Llega una nueva celebración y la Canasta de Pascuas se pone a prueba frente al bolsillo de los vecinos. Este 2026, la Semana Santa no es la excepción: según los últimos relevamientos, los productos típicos llegan con aumentos que alcanzan el 63% en comparación con el año pasado. Esta cifra obliga a los hogares a agudizar el ingenio, priorizar las ofertas de último momento y volcarse al comercio digital para estirar el presupuesto.
El golpe más fuerte se siente en la panificación.
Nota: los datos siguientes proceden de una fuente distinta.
Context: an optimization exercise on an open-source flow, tuned for a short achievable clock period and few clock cycles. The choices shown serve that exercise and are no tape-out recipe. Only simulation tests tie the RTL to the original design; equivalence was not proved. Power and IR drop assume default switching activity.

==> job 6996: inputs <==
Design rv_pipeline_top, start of the top module:
module rv_pipeline_top (
  input  logic        clk,
  input  logic        reset,
  input  logic [31:0] instr,
  input  logic [31:0] read_data,
  output logic [31:0] pc,
  output logic        mem_write,
  output logic [31:0] data_addr,
  output logic [31:0] write_data
);
export LEC_CHECK = 0
export ABC_CLOCK_PERIOD_IN_PS = 2500
export CAP_MARGIN = 20
export CORE_MARGIN = 2
export CORE_UTILIZATION = 35
export PLACE_DENSITY = 0.45
export SETUP_SLACK_MARGIN = 5
export SLEW_MARGIN = 20
export TNS_END_PERCENT = 10
create_clock -name core_clock -period 10.0 [get_ports {clk}]
standard.sh (not shown) runs the stock make flow with config.mk's settings and CLKGATE_MAP_FILE= SYNTH_SCRIPT=/design/flow/synth_recipe.tcl, a recipe that flattens the netlist after the stock synthesis.
==> flow/flow/run.sh <==
#!/bin/bash
set -euo pipefail
bash standard.sh SETUP_SLACK_MARGIN=7 "BUFFER_PORTS_ARGS=-buffer_cell sky130_fd_sc_hd__buf_6" finish > standard_flow.log 2>&1
==> job 2508 (differences from job 6996) <==
--- a/flow/design.v
+++ b/flow/design.v
@@ -37,14 +37,15 @@
   logic        sq;
   logic        d_valid;
   logic [31:0] d_instr;
   logic [31:0] d_pc;
   logic [31:0] d_pc4;
   logic        d_fpred;       
-  logic [31:0] d_rs1_oh;      
-  logic [31:0] d_rs2_oh;
+  logic [31:1] d_oh1, d_oh2;
+  logic        d_bm1, d_bm2;    
+  logic        d_bw1, d_bw2;    
   logic          e_wr;        
   logic          e_load;
   logic          e_store;
   logic          e_c_eq;      
   logic          e_c_ne;      
   logic          e_c_lt;      
@@ -55,12 +56,13 @@
   logic          e_sgn;       
   logic          e_arith;     
   logic          e_rot;       
   logic          e_fsl;       
   logic [31:0]   e_a;
   logic [31:0]   e_b;         
+  logic [4:0]    e_sh;        
   logic [31:0]   e_sd;
   logic [31:0]   e_alt;       
   logic        m_wr;
   logic        m_load;
   logic        m_store;
   logic [4:0]  m_rd;
@@ -77,21 +79,23 @@
   logic [31:1] rf_w;
   logic [31:0] rf_r1, rf_r2;  
   always_comb begin
     rf_r1 = '0;
     rf_r2 = '0;
     for (int k = 1; k < 32; k++) begin
-      rf_r1 = rf_r1 | ({32{d_rs1_oh[k] & rf_w[k]}} & rf[k]);
-      rf_r2 = rf_r2 | ({32{d_rs2_oh[k] & rf_w[k]}} & rf[k]);
+      rf_r1 = rf_r1 | ({32{d_oh1[k]}} & rf[k]);
+      rf_r2 = rf_r2 | ({32{d_oh2[k]}} & rf[k]);
     end
   end
-  localparam int NB = 8;
+  localparam int NB = 4;
   logic [NB-1:0]  bt_v;
   logic [31:1]    bt_pc  [NB];
   logic [31:1]    bt_tgt [NB];
-  logic [2:0]     bt_ptr;
+  logic [1:0]     bt_ptr;
+  logic           bf_v;       
+  logic [31:1]    bf_pc, bf_tgt;
   logic [NB-1:0]  bt_hit;
   logic           f_hit;
   logic [31:0]    f_tgt, f_pc4, pc_other, pc_next;
   always_comb begin
     f_tgt = '0;
     for (int k = 0; k < NB; k++) begin
@@ -155,18 +159,35 @@
   assign d_a  = d_is_jal ? d_pc4 : d_v1;
   assign d_b  = d_is_jal ? 32'd0 :
                 (d_is_imm | d_is_load) ? d_imm_i :
                 d_is_store ? d_imm_s : d_v2;
   assign m_val = ((m_min & ~m_lt) | (m_max & m_lt)) ? m_b : m_res;
   always_comb begin
-    if (m_wr && m_rd == d_rs1)      d_v1 = m_load ? read_data : m_val;
-    else if (w_wr && w_rd == d_rs1) d_v1 = w_val;
-    else                            d_v1 = rf_r1;
-    if (m_wr && m_rd == d_rs2)      d_v2 = m_load ? read_data : m_val;
-    else if (w_wr && w_rd == d_rs2) d_v2 = w_val;
-    else                            d_v2 = rf_r2;
+    if (d_bm1)      d_v1 = m_load ? read_data : m_val;
+    else if (d_bw1) d_v1 = w_val;
+    else            d_v1 = rf_r1;
+    if (d_bm2)      d_v2 = m_load ? read_data : m_val;
+    else if (d_bw2) d_v2 = w_val;
+    else            d_v2 = rf_r2;
+  end
+  logic [4:0]  f_rs1, f_rs2;
+  logic [31:1] rf_w_next;
+  always_comb begin
+    f_rs1 = stall ? d_rs1 : instr[19:15];
+    f_rs2 = stall ? d_rs2 : instr[24:20];
+    for (int k = 1; k < 32; k++) rf_w_next[k] = rf_w[k] | (w_wr && w_rd == 5'(k));
+  end
+  always_ff @(posedge clk) begin
+    for (int k = 1; k < 32; k++) begin
+      d_oh1[k] <= f_rs1 == 5'(k) && rf_w_next[k];
+      d_oh2[k] <= f_rs2 == 5'(k) && rf_w_next[k];
+    end
+    d_bm1 <= ew && e_rd == f_rs1;
+    d_bm2 <= ew && e_rd == f_rs2;
+    d_bw1 <= m_wr && m_rd == f_rs1;
+    d_bw2 <= m_wr && m_rd == f_rs2;
   end
   always_comb begin
     d_sel   = '0;
     d_inv_b = 1'b0;
     d_sgn   = 1'b0;
     d_arith = 1'b0;
@@ -231,13 +252,13 @@
   assign op_b = e_b;
   assign st_d = e_fsl ? read_data : e_sd;
   assign sum   = op_a + op_b + {31'd0, e_inv_b};
   assign neg_a = 32'd0 - op_a;
   assign lt    = {op_a[31] ^ e_sgn, op_a[30:0]} < {op_b[31] ^ e_sgn, op_b[30:0]};
   assign eq    = op_a == op_b;
-  assign sh    = op_b[4:0];
+  assign sh    = e_sh;
   assign shr_w = {(e_rot ? op_a : {32{e_arith & op_a[31]}}), op_a} >> sh;
   assign shl_w = {op_a, (e_rot ? op_a : 32'd0)} << sh;
   assign shr_o = shr_w[31:0];
   assign shl_o = shl_w[63:32];
   always_comb begin
     res_o = '0;
@@ -275,29 +296,33 @@
   always_ff @(posedge clk) begin
     if (!stall) begin
       d_instr <= instr;
       d_pc    <= pc_r;
       d_pc4   <= f_pc4;
       d_fpred <= f_hit;
-      d_rs1_oh <= 32'd1 << instr[19:15];
-      d_rs2_oh <= 32'd1 << instr[24:20];
     end
   end
   always_ff @(posedge clk or posedge reset) begin
     if (reset) begin
+      bf_v   <= 1'b0;
       bt_v   <= '0;
       bt_ptr <= '0;
-    end else if (d_fill) begin
-      bt_v[bt_ptr] <= 1'b1;
-      bt_ptr       <= bt_ptr + 3'd1;
+    end else begin
+      bf_v <= d_fill;
+      if (bf_v) begin
+        bt_v[bt_ptr] <= 1'b1;
+        bt_ptr       <= bt_ptr + 2'd1;
+      end
     end
   end
   always_ff @(posedge clk) begin
-    if (d_fill) begin
-      bt_pc[bt_ptr]  <= d_pc[31:1];
-      bt_tgt[bt_ptr] <= d_target[31:1];
+    bf_pc  <= d_pc[31:1];
+    bf_tgt <= d_target[31:1];
+    if (bf_v) begin
+      bt_pc[bt_ptr]  <= bf_pc;
+      bt_tgt[bt_ptr] <= bf_tgt;
     end
   end
   always_ff @(posedge clk or posedge reset) begin
     if (reset) begin
       e_wr    <= 1'b0;
       e_load  <= 1'b0;
@@ -333,12 +358,14 @@
     e_rot   <= d_rot;
     e_fsl   <= el && ew && e_rd == d_rs2;
     e_a     <= (d_fa & e_sel[rv_pkg::sel_add]) ? sum :
                d_fa ? res_o : d_a;
     e_b     <= (d_fb & e_sel[rv_pkg::sel_add]) ? sum ^ {32{d_inv_b}} :
                d_fb ? res_o ^ {32{d_inv_b}} : d_b ^ {32{d_inv_b}};
+    e_sh    <= (d_fb & e_sel[rv_pkg::sel_add]) ? sum[4:0] :
+               d_fb ? res_o[4:0] : d_b[4:0];
     e_sd    <= (d_fs & e_sel[rv_pkg::sel_add]) ? sum :
                d_fs ? res_o : d_v2;
     e_alt   <= d_pred ? d_pc4 : d_target;
   end
   always_ff @(posedge clk or posedge reset) begin
     if (reset) begin
--- a/flow/config.mk
+++ b/flow/config.mk
@@ -5,11 +5,11 @@
 export SDC_FILE = /design/flow/constraint.sdc
 export NUM_CORES = 4
 export LEC_CHECK = 0
 export ABC_CLOCK_PERIOD_IN_PS = 2500
 export CAP_MARGIN = 20
 export CORE_MARGIN = 2
-export CORE_UTILIZATION = 35
-export PLACE_DENSITY = 0.45
+export CORE_UTILIZATION = 45
+export PLACE_DENSITY = 0.55
 export SETUP_SLACK_MARGIN = 5
 export SLEW_MARGIN = 20
 export TNS_END_PERCENT = 10
==> comparison table <==
	job 6996	job 2508
Outcome	no timing/DRC/antenna violations	no timing/DRC/antenna violations
CP endpoint kind	flip-flop	output pin
Hold Path End	m_max$_DFF_P_	m_min$_DFF_P_
PnR worst setup slack	6.314 ns	6.360 ns
Combinational share of power	21.3%	18.4%
Count of flip-flops with a built-in enable after synthesis	1645	1335
Average footprint of a synthesized cell	12.66 um^2	12.11 um^2
Pin count of the biggest net entering global routing	64	72
Part of the Yosys area used for sequential elements	62.16%	59.93%
Die footprint	268900 um^2	192000 um^2
Layout cells sized above 1	24.07%	25.11%
Clock share of power	35.2%	35.9%
Final routed wire length divided by cell count	41.46 um	42.38 um
Count of buffer and inverter cells on the critical path	6	1
Length in cells of the worst reg-to-reg path	14	9
Net switching component of the power	7548 uW	6452 uW
Wire length of the first global-routing pass	628400 um	563600 um
Initial cell density of the core	35.27%	45.23%
Vias	75740	73850
Synth Instances	7319	7005
Number of sinks handled by clock tree synthesis	2033	1852
Slew @ Worst Pin	1.221 ns	1.254 ns
Post-synth net total	7533	7223
Testbench counts of job 6996, summed over its fixed seeds: cycles 32,650.
Testbench counts of job 2508, summed over its fixed seeds: cycles 32,653.
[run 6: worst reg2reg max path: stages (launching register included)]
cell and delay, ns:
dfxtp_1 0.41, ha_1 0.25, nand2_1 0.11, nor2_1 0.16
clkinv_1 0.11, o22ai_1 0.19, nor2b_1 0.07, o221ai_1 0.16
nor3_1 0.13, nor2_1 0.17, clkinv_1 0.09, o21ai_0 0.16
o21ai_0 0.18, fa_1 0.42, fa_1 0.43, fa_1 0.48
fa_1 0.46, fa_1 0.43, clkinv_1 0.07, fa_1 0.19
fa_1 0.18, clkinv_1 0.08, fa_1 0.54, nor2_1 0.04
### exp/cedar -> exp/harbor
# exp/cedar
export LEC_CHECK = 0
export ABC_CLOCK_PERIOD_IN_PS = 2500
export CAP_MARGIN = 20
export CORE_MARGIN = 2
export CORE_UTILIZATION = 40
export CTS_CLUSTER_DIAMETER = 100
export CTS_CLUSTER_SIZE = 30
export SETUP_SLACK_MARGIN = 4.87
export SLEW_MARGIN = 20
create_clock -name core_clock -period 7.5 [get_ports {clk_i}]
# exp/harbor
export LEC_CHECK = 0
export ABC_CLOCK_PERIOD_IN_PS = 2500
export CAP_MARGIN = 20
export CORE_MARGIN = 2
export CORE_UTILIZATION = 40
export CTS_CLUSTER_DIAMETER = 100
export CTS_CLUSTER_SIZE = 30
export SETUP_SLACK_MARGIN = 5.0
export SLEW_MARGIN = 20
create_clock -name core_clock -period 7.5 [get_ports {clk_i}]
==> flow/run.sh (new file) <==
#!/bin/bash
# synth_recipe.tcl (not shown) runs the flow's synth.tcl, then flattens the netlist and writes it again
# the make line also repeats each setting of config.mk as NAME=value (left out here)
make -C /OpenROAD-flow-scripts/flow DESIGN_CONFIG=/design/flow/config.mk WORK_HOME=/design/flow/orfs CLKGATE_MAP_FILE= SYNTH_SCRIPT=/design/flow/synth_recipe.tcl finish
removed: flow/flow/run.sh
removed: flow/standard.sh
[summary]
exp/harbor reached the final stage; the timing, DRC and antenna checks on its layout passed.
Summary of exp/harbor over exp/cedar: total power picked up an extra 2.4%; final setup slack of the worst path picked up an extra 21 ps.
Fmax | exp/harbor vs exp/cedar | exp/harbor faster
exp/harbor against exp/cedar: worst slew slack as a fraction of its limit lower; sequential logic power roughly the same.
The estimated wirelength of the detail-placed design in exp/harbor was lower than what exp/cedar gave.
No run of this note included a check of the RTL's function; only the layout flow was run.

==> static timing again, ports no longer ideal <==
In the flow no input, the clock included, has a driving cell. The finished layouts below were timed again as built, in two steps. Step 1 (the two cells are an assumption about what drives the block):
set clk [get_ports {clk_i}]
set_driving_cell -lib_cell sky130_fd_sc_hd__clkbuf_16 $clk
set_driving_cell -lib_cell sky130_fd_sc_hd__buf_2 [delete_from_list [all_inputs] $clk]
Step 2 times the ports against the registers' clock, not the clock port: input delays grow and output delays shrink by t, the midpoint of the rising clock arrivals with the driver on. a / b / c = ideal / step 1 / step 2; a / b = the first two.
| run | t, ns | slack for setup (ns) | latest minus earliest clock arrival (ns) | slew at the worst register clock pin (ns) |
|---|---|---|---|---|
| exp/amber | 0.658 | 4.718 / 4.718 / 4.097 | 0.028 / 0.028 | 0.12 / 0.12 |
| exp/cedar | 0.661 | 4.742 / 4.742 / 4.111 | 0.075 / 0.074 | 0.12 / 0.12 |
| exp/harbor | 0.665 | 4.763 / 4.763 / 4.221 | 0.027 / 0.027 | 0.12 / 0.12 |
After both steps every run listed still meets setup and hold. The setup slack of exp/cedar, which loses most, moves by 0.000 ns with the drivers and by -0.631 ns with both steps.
Background: an optimization exercise with open tools, aiming at small area. Do not read the settings as production practice. Function was checked by simulation only, so behaviour that the tests miss may differ from the original. Power figures rest on the tool's default switching activity, not on a simulated workload.

run A:
// int_div_top
module int_div_top (
	input  wire                clk,
	input  wire                rst_n_i,
	input  logic               req_i,
	input  logic               req_op_i,        
	input  logic [63:0]        req_dividend_i,
	input  logic [63:0]        req_divisor_i,
	output logic               ack_o,
	output logic [63:0]        rsp_quotient_o,
	output logic [63:0]        rsp_remainder_o,
	output logic               rsp_div_by_zero_o
);
	localparam int W   = 16;
	localparam int NSL = 64 / W;
	localparam int JW  = $clog2(NSL);
	localparam logic [1:0] IDLE = 2'd0;
	localparam logic [1:0] BUSY = 2'd1;
	localparam logic [1:0] HOLD = 2'd2;
	logic [1:0]  st_q;
	logic [8:0]  cnt_q;
	logic [63:0] r_q;     
	logic [63:0] q_q;     
	logic        rs_q;    
	logic        cb_q;    
	logic        cy_q;    
	logic        za_q;    
	logic        zf_q;    
	logic        dbz_q;
	logic [5:0]  z_q;     
	logic        fl_q;    
	logic        nb_q;    
	logic sgn, kneg, dneg, qneg;
	assign sgn  = ~req_op_i;
	assign kneg = sgn & req_dividend_i[63];
	assign dneg = sgn & req_divisor_i[63];
	assign qneg = sgn & (req_dividend_i[63] ^ req_divisor_i[63]) & ~dbz_q;
	logic [JW-1:0] j;
	logic [5:0]    t;
	logic          last;
	assign j    = cnt_q[JW-1:0];
	assign t    = cnt_q[JW+5:JW];
	assign last = (j == JW'(NSL - 1));
	logic busy, in_s1, in_main, in_p1, in_p2, in_rot, pass, en;
	assign busy    = (st_q == BUSY);
	assign in_s1   = busy & (cnt_q[8:2] == 7'd127);
	assign in_main = busy & ~cnt_q[8];
  ...
Size: about 150 flip-flops, ~260 I/O pins, about 0.0072 mm^2 of cells after synthesis.
==> flow/config.mk <==
export PLATFORM = sky130hd
export DESIGN_NAME = int_div_top
export DESIGN_NICKNAME = int_div_top
export VERILOG_FILES = /design/flow/design.v
export SDC_FILE = /design/flow/constraint.sdc
export NUM_CORES = 4
export LEC_CHECK = 0
export CAP_MARGIN = 0
export CORE_MARGIN = 2
export CORE_UTILIZATION = 40
export CTS_BUF_LIST = sky130_fd_sc_hd__clkbuf_8
export SLEW_MARGIN = 0
==> flow/constraint.sdc <==
create_clock -name core_clock -period 5.0 [get_ports {clk}]
set_input_delay 1.0000 -clock core_clock [delete_from_list [all_inputs] [get_ports {clk}]]
set_output_delay 1.0000 -clock core_clock [all_outputs]
set_load 0.01 [all_outputs]
standard.sh (not shown) runs the stock make flow with config.mk's settings and CLKGATE_MAP_FILE= SYNTH_SCRIPT=/design/flow/synth_recipe.tcl, a recipe that flattens the netlist after the stock synthesis.
==> flow/flow/run.sh <==
#!/bin/bash
# Standard ORFS layout (the standard.sh, standard synthesis), with two changes:
# port buffers use the smallest buffer cell, and CTS adds no dummy clock loads.
set -euo pipefail
export BUFFER_PORTS_ARGS="-buffer_cell sky130_fd_sc_hd__buf_1"
export CTS_ARGS="-sink_clustering_enable -repair_clock_nets -dont_use_dummy_load -buf_list sky130_fd_sc_hd__clkbuf_8"
bash standard.sh > standard.log 2>&1
Relative to run A, the following input files were edited for run B:
- CAP_MARGIN: 0 -> 20
- SLEW_MARGIN: 0 -> 20
--- outcome ---
- The flow did not stop early for run B: all stages ran, and the layout cleared the timing, DRC and antenna checks.
- Compared with run A, in run B initial standard-cell utilization of the core roughly the same, logic gate share of total power roughly the same.
- Comparing run A against run B, there is no change at all in area of the core region.
- Comparing run A against run B, there is no change at all in critical path depth.
- Net switching component of the power: run A vs run B identical
- Run B -> run A: synthesized cell count delta 0, exact match
- Run A -> run B: number of multi-input combinational cells delta 0, exact match
- Reported for run A and run B, multi-input gate area in the final layout turned out identical to the last digit.
- Re worst hold slack: no difference whatsoever between run A and run B.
La rosca artesanal de medio kilo, que el año pasado rondaba los $8.000, hoy ya se etiqueta en los $13.000. Si buscamos la versión familiar de 900 gramos, el valor salta a los $25.000, reflejando una suba que impacta directamente en la mesa del domingo.
En cuanto a los dulces, los huevos de chocolate promedian los $29.900 para las versiones de 150 gramos. La explicación técnica de por qué subió tanto la Canasta de Pascuas apunta al cacao, cuyo precio internacional se disparó por crisis climáticas en África, encareciendo la producción local.
En las pescaderías de la zona, la brecha de precios es muy marcada según el producto elegido, permitiendo armar el menú según el bolsillo disponible:
Un cambio notable que define este 2026 es la conducta del consumidor. Las órdenes de compra online crecieron un 143%, ya que permiten comparar precios en segundos sin caminar de local en local. Además, muchos vecinos esperan hasta los últimos 5 días previos a la fecha para definir sus compras, atentos a las promociones con billeteras virtuales o descuentos de último minuto.
Esta tendencia de “ahorro estratégico” también se traslada al tiempo libre. El turismo de cercanía se suma con fuerza este año, con escapadas cortas de 3 días que priorizan el descanso en la región sin enfrentar los altos costos de los viajes internacionales. Así, el vecino logra un equilibrio entre mantener la tradición y cuidar la economía del hogar.